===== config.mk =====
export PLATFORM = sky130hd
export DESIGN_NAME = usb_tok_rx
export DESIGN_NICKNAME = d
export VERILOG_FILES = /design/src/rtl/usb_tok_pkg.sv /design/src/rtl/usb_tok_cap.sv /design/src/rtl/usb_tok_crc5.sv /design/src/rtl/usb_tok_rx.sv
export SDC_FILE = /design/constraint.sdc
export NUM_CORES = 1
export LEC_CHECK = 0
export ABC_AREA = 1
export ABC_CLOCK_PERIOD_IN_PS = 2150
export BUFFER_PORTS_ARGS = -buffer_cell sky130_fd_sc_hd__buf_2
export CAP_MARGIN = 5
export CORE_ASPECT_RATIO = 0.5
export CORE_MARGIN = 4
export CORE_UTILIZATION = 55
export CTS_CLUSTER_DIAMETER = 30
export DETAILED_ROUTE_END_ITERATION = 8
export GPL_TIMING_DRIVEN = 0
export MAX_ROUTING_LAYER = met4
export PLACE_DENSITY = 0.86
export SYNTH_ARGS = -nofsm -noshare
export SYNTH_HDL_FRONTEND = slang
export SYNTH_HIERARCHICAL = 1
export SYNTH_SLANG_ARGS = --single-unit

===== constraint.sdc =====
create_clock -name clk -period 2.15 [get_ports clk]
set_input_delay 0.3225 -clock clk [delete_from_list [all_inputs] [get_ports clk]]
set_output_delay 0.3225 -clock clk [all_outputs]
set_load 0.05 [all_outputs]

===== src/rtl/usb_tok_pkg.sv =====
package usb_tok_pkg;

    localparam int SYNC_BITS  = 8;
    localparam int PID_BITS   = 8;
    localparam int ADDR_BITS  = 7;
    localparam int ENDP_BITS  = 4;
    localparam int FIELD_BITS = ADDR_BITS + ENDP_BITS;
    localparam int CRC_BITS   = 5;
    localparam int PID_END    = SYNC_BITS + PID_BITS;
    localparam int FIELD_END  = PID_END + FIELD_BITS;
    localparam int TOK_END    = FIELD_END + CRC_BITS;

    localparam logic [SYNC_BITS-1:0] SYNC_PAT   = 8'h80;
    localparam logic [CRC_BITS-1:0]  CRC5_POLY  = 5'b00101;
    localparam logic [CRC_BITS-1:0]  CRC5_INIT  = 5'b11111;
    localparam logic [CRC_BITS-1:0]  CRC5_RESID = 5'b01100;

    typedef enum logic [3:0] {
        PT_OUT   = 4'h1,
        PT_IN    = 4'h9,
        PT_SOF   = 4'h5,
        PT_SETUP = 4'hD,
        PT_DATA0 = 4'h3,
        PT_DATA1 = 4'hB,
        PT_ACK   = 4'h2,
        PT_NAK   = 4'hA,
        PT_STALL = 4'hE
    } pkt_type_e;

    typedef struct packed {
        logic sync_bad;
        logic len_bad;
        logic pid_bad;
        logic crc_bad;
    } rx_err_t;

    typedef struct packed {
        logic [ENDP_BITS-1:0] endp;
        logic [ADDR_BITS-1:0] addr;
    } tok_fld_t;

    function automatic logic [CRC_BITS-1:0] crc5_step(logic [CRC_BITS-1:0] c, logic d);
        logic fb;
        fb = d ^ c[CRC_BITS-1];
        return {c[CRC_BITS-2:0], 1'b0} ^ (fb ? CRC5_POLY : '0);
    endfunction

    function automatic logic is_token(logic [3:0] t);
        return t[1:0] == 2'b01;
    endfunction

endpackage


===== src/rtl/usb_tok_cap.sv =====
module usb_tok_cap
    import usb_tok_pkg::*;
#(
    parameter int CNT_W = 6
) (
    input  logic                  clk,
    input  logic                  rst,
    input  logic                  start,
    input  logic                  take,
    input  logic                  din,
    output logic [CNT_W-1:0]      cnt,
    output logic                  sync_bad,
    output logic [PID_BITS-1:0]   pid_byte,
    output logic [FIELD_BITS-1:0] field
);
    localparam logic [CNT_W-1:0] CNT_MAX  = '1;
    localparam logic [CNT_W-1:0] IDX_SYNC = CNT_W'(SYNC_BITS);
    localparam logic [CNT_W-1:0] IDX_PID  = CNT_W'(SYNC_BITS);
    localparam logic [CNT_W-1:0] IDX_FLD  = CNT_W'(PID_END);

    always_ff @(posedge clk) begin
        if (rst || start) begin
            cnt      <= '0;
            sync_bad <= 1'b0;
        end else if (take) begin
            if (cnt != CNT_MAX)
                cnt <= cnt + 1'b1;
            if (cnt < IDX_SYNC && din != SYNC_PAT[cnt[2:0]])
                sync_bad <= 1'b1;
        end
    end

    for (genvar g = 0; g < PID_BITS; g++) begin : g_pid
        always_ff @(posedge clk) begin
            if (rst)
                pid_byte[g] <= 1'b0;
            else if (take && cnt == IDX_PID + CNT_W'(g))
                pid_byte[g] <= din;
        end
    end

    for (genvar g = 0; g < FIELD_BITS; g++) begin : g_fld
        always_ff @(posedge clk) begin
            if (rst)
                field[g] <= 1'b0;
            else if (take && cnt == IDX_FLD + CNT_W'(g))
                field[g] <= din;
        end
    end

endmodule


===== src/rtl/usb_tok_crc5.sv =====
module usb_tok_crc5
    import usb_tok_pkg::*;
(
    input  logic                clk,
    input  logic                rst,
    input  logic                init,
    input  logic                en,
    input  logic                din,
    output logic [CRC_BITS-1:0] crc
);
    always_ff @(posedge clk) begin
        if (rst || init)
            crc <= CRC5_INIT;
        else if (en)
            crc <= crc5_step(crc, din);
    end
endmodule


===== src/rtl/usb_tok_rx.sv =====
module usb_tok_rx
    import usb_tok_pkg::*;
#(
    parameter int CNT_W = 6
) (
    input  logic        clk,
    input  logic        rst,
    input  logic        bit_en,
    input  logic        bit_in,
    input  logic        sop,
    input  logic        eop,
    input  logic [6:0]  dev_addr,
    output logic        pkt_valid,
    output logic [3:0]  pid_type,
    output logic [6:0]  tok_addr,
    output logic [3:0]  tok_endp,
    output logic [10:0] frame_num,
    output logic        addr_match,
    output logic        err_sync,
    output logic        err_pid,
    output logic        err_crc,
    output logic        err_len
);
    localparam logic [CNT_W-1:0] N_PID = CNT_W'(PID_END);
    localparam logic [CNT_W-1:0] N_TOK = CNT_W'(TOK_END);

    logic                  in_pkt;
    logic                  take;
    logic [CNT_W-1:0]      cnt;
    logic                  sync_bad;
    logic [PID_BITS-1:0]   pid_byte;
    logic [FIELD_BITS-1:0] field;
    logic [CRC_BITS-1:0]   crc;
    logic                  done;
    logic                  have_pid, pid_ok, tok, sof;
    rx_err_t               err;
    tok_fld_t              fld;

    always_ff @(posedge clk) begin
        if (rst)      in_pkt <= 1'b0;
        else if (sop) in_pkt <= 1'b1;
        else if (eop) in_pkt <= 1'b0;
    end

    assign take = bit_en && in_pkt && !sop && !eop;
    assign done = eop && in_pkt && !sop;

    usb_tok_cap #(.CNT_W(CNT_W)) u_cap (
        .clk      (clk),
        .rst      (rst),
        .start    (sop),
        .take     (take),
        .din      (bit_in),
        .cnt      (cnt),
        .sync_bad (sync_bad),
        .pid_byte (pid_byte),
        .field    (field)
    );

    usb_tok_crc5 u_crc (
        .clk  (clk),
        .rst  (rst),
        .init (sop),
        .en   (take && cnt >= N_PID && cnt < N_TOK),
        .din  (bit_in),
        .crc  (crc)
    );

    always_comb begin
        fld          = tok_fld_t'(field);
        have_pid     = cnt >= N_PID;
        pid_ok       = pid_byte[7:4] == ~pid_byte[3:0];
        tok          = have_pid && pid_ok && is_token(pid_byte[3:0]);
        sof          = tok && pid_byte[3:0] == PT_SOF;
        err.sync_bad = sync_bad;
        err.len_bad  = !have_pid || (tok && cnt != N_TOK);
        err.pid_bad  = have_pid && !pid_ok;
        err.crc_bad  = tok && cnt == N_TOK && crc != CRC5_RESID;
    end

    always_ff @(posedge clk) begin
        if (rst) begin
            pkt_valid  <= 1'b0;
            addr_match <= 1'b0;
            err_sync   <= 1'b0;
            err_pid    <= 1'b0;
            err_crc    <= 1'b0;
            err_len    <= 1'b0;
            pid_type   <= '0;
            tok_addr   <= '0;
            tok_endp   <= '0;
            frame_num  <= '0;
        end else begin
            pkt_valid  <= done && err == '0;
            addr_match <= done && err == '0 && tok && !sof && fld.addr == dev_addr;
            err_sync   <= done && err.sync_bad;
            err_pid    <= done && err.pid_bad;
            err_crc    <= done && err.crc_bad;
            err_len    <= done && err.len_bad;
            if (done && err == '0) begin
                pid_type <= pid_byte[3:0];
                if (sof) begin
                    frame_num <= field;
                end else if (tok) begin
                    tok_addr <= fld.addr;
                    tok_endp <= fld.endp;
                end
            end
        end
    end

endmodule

━━━━

ACTION ITEM: Each line from the start of the listing through the line with "export VERILOG_FILES = /design/src/rtl/usb_tok_pkg.sv" is to be restated verbatim, both ends included.

ANSWER TO THIS PROBLEM:
===== config.mk =====
export PLATFORM = sky130hd
export DESIGN_NAME = usb_tok_rx
export DESIGN_NICKNAME = d
export VERILOG_FILES = /design/src/rtl/usb_tok_pkg.sv /design/src/rtl/usb_tok_cap.sv /design/src/rtl/usb_tok_crc5.sv /design/src/rtl/usb_tok_rx.sv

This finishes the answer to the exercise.